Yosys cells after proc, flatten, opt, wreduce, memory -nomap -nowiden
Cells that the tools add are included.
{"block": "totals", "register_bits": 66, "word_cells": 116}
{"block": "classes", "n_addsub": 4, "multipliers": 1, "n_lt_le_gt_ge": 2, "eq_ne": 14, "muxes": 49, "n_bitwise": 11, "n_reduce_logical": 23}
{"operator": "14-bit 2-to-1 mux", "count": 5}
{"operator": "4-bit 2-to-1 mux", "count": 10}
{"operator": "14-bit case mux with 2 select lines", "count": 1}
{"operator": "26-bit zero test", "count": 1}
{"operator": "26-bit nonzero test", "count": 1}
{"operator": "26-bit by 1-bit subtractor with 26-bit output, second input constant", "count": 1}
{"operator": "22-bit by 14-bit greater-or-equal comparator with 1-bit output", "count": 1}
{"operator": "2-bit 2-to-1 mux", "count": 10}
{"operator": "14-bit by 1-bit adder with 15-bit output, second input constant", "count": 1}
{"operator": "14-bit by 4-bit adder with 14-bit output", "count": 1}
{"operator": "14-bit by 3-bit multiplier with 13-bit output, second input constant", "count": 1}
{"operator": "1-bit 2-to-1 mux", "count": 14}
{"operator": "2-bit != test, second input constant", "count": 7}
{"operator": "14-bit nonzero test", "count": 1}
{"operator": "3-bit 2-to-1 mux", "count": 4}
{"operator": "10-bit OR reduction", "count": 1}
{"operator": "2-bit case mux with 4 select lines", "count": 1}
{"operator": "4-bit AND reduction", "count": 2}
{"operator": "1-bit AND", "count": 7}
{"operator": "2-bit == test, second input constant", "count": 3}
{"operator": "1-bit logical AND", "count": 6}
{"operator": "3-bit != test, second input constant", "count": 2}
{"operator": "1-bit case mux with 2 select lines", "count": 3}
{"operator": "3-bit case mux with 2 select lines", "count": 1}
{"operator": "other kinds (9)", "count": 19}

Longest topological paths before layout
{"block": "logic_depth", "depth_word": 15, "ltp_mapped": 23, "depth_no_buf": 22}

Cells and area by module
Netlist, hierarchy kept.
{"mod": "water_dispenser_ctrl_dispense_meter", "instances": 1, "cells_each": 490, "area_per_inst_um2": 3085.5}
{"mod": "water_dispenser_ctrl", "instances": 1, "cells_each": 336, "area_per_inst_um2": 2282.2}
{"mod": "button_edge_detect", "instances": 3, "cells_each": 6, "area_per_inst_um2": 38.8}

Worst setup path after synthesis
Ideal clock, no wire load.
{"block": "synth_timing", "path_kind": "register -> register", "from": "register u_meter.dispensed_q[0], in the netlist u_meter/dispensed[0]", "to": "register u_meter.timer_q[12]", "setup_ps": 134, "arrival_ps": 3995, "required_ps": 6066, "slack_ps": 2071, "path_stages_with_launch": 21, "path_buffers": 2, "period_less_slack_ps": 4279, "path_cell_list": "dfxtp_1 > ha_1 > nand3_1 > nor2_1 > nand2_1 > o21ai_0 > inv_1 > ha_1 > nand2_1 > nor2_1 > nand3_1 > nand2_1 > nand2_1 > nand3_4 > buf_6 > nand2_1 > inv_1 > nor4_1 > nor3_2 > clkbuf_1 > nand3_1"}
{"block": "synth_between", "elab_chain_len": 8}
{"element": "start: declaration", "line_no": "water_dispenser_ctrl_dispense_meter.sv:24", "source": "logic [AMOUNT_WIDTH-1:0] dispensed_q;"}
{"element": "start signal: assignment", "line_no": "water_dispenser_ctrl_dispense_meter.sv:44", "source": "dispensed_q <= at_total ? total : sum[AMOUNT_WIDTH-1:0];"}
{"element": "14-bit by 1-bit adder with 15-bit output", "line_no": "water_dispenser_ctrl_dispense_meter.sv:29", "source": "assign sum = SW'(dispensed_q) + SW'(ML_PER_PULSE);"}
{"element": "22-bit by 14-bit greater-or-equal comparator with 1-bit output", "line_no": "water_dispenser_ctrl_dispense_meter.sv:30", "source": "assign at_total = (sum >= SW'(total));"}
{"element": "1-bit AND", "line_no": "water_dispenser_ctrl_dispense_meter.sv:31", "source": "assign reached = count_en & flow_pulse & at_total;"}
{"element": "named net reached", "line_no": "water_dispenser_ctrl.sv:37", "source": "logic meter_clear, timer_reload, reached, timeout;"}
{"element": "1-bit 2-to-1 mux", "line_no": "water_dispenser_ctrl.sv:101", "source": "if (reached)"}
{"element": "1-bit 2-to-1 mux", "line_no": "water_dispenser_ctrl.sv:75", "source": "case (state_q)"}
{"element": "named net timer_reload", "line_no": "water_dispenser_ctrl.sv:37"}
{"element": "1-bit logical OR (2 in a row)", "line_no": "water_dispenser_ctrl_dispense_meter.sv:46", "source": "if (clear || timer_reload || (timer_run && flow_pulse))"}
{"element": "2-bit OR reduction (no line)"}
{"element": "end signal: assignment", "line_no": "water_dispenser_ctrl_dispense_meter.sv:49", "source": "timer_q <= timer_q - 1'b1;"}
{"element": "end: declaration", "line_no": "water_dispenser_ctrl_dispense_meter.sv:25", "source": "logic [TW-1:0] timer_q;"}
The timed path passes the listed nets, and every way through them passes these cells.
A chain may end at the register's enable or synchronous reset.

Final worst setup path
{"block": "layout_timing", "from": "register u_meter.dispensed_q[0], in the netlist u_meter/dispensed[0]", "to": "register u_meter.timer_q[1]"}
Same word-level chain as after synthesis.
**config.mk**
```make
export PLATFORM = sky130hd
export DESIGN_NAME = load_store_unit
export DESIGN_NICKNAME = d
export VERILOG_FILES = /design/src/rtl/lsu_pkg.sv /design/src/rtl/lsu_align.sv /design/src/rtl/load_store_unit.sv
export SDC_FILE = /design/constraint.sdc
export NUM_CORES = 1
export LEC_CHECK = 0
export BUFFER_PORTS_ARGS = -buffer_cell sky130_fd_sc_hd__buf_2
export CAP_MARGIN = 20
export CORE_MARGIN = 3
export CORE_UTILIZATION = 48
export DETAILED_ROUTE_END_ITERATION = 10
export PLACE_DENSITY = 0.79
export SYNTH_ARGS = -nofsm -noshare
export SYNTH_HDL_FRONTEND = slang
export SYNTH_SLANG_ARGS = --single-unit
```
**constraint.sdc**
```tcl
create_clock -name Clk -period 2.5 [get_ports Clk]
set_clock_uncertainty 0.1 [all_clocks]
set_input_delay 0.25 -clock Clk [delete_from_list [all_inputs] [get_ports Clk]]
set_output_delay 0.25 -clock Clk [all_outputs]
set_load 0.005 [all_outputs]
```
____________________
## [What needs to be done]
Take the listing above and repeat exactly the lines from the one containing "logical OR (2" through the one containing "Final worst setup path", both included.

## [Written solution]
{"element": "1-bit logical OR (2 in a row)", "line_no": "water_dispenser_ctrl_dispense_meter.sv:46", "source": "if (clear || timer_reload || (timer_run && flow_pulse))"}
{"element": "2-bit OR reduction (no line)"}
{"element": "end signal: assignment", "line_no": "water_dispenser_ctrl_dispense_meter.sv:49", "source": "timer_q <= timer_q - 1'b1;"}
{"element": "end: declaration", "line_no": "water_dispenser_ctrl_dispense_meter.sv:25", "source": "logic [TW-1:0] timer_q;"}
The timed path passes the listed nets, and every way through them passes these cells.
A chain may end at the register's enable or synchronous reset.

Final worst setup path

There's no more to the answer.